O Ministério Público de Santa Catarina (MPSC) ajuizou uma ação civil pública por improbidade administrativa contra o ex-delegado-geral da Polícia Civil, Ulisses Gabriel, em Florianópolis. A medida foi protocolada na segunda-feira (13) na 1ª Vara da Fazenda Pública e tem relação com a atuação do ex-gestor no caso do cão Orelha, registrado no início de 2026.
A ação inclui pedido de indenização por dano moral coletivo. O caso tramita sob sigilo, e, por isso, o MPSC não divulgou detalhes sobre os fundamentos do processo. A existência da ação foi tornada pública na terça-feira (14).

Segundo o Ministério Público, a iniciativa decorre de apurações iniciadas anteriormente. Em março, o órgão instaurou um inquérito para investigar a conduta de Ulisses Gabriel no episódio. Antes disso, um procedimento preparatório já havia sido aberto para analisar possíveis crimes de abuso de autoridade, violação de sigilo funcional e eventual ato de improbidade administrativa.

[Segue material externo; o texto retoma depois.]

$ cat /design/flow/run.sh
#!/bin/bash
# OpenROAD 26Q1-2900-gdf79404cd8, Yosys 0.63+post, stock flow scripts
make -C /OpenROAD-flow-scripts/flow DESIGN_CONFIG=/design/flow/config.mk WORK_HOME=/design/flow/orfs finish
$ cat /design/flow/config.mk
export PLATFORM = sky130hd
export DESIGN_NAME = pwm_gen
export DESIGN_NICKNAME = pwm_gen
export VERILOG_FILES = /design/flow/design.v
export SDC_FILE = /design/flow/constraint.sdc
export NUM_CORES = 4
export LEC_CHECK = 1
export CORE_UTILIZATION = 30
$ cat /design/flow/constraint.sdc
current_design pwm_gen

set clk_period 4.9
set clk_io_pct 0.2

create_clock -name clk0 -period $clk_period [get_ports {CLK}]

set non_clock_inputs [all_inputs -no_clocks]
set_input_delay [expr $clk_period * $clk_io_pct] -clock clk0 $non_clock_inputs
set_output_delay [expr $clk_period * $clk_io_pct] -clock clk0 [all_outputs]
$ cat /design/flow/design.v
module pwm_gen  #(parameter MODULO = 10000)
(
 input  logic       CLK,          
 input  logic       RST,          
 input  logic       i_PWM_TIC,    
 input  logic[15:0] i_MIN_DUTY,   
 input  logic[15:0] i_MAX_DUTY,   
 input  logic[15:0] i_DUTY,       
 input  logic       i_START,      
 output logic       o_PWM         
); 
logic [31:0] count = 0; 
logic [31:0] duty_cycle = 0; 
always_ff@(posedge CLK) begin 
if (RST || i_START) begin
    duty_cycle  <= i_DUTY;
    count       <= 0; 
	o_PWM       <= 1'b0; 
	end 
else if ( duty_cycle == 0 ) begin 
    o_PWM <= 1'b0; 
	 end 
else if ( duty_cycle == MODULO) begin 
    o_PWM <= 1'b1;
	 end 
else if ( duty_cycle < i_MIN_DUTY) begin 
	o_PWM <= 1'b0;
	end 
else if (  count < duty_cycle ) begin 
        o_PWM <= 1'b1; 
		if (i_PWM_TIC)
	    count <= count + 1;  
		end 
else begin 
		o_PWM <= 1'b0; 
	end
end  
endmodule 
==> Changelog: implementation <==
## Flow update

- Switch share: 24.1%
- Combinational share of power: 13.3%
- Cells after Synth: around 280
- Total CTS buffers: 5
- Synthesized flop and latch total: 49
- GRT Util Overall: 12.7%
- Yosys synthesis chip area: 0.00267 mm²
- Sequential share of power: 52.8%
- HPWL Detailed: between 4000 and 5000 µm
- CP Data Required Time: 5.10 ns
- Setup TNS: 0 ns
- Critical Path End: count[16]
- Share of the synthesized area in the top cell type: ~25%
- Final Hold Violation Tally: 0
- Seq share, synth: 42.7%
- DR DRC count: 0
- Commonest register cell after synthesis: dfxtp_1
- Die footprint: between 0.009 and 0.01 mm²
- Power density cells: 261 mW/mm²
- Library cells used by synthesis: 38
- Initial DRT Pass Iterations: 4
- Synthesized area: 0.00267 mm²
- Pre-CTS setup slack: between 1 and 1.5 ns
- First-pass GRT wire length: 8930 µm
- Clk_skew: 0.00616 ns
- Final setup vio count: 0
- Pleak: 1.33 nW
- Post-Syn Area per Cell: 9.51 µm²
- Clk latency late pin: 0.30 ns
- Final critical-path required period: 3.30 ns
- Ys async rst share: 0%
- Synth top area cells: dfxtp_1 (25%), edfxtp_1 (18%), ha_1 (15%), inv_1 (4.8%), a21oi_1 (3.6%)
- Post-layout util: 37.5%
- Reg2Reg Depth: 7
- Status: finished clean
- H-tree depth: 2
- Slew headroom: 39.4%
- Vias per Instance: 4.91
- Period utilisation layout: 67.4%
- Cell Chain, Critical Path: clkdlybuf4s50_1, inv_1, ha_1, a211oi_1, o21bai_1, a211oi_1, o21a_1, nor4_1, o21a_1
- Comb area: about 0.0014 mm²
- Area grow syn2layout: 21.7%
- CP Launch Type: input port
- Worst-Margin Slew: 0.909 ns
- IO Pins: 53
- Slowest CP cell: o21a_1
- Vias in the first global route: approximately 1900
- Final GP Congestion: 0.838
- CP startpoint: i_MIN_DUTY[13]
- Fillers: roughly 880
- CP endpoint kind: register
- R2R Setup Slk: between 2 and 2.5 ns
- Share of cells above drive strength 1: approximately 2.8%
- # Post-CTS Setup Buffers: 0
- Worst r2r src: duty_cycle[13]
- Post-synth EDFFs: 16
- NetSw: 0.000205 W
- Top cells by count, synth: inv_1 (34), dfxtp_1 (33), ha_1 (31)
- Worst R2R End: count[16]
- Init Core Util: 30.8%
- CTS Buffer Depth: 2
- CTS Sinks: 49
- Fmax: 303 MHz
- Clock share of power: 33.9%
- Vias: roughly 2100
- Clock root buffer: clkbuf_8
- Area leader, netlist: dfxtp_1
- Initial antenna violation count: 0
- # rows: 34
- Hold-fix buffers, CTS: 0
- Max-Cap Viols: 0
- Crit Path Class: in2reg
- PostCTS Resize Cnt: 0
- Post-route ant nets: 0
- Yosys cell count: 281
- Max incr delay on CP: 0.76 ns
- Die width: 96.4 µm
- Largest net degree at the start of global routing: 29
- Clock-pin slew on the worst setup and hold paths: around 0.09 ns
- Worst setup margin: 1.60 ns
- Internal cell power: 0.000643 W
- Port buffer count: 36
- FF+latch area: between 0.001 and 0.0015 mm²
- Wirelength per Cell: 12.7 µm
- Worst VDD drop: 0.156 mV
- Inserted Diodes: 0
- Tool warnings: 41
- Die Y-Extent: 96.4 µm
- Most common cell in the netlist: inv_1
- Core ar.: a little under 0.009 mm²
- Worst Hold Class: reg2reg
- Crit path arrival time: 3.50 ns
- Final wirelength: roughly 5400 µm
- DRT iter0 DRCs: 79
- CTS tree: done
- Max Slew Vio Count: 0
- CP Max Fanout: 28
- Syn. warnings: 1
- Grt ovf: 0
- RSZ-0062 raised after global routing: false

Em nota, Ulisses Gabriel afirmou que ainda não foi formalmente notificado sobre a ação e que irá se manifestar após ter acesso integral aos autos. “Reafirmo meu compromisso com a legalidade, com a transparência e com o estrito cumprimento da lei, princípios que sempre nortearam minha atuação na vida pública”, declarou.
O caso que originou a investigação envolve o cão Orelha, encontrado gravemente ferido no dia 5 de janeiro, na Praia Brava. O animal foi socorrido, mas não resistiu às lesões. De acordo com relatos, ele apresentava ferimentos severos, incluindo traumatismo na cabeça e sinais de desidratação.
As investigações mobilizaram a Polícia Civil e ouviram 24 testemunhas. Ao longo do processo, oito adolescentes foram investigados. Em fevereiro, a corporação solicitou a internação de um adolescente apontado como responsável pela morte do animal, além de representar contra outros envolvidos em relação a um segundo caso, envolvendo o cão Caramelo.
Desde que o episódio ganhou repercussão, Ulisses Gabriel utilizou redes sociais para comentar o caso. Levantamento aponta que, entre janeiro e fevereiro, parte significativa das publicações do ex-delegado mencionou direta ou indiretamente o tema.
A ação civil pública segue em tramitação e será analisada pelo Judiciário, que deverá avaliar os elementos apresentados pelo Ministério Público e as manifestações da defesa.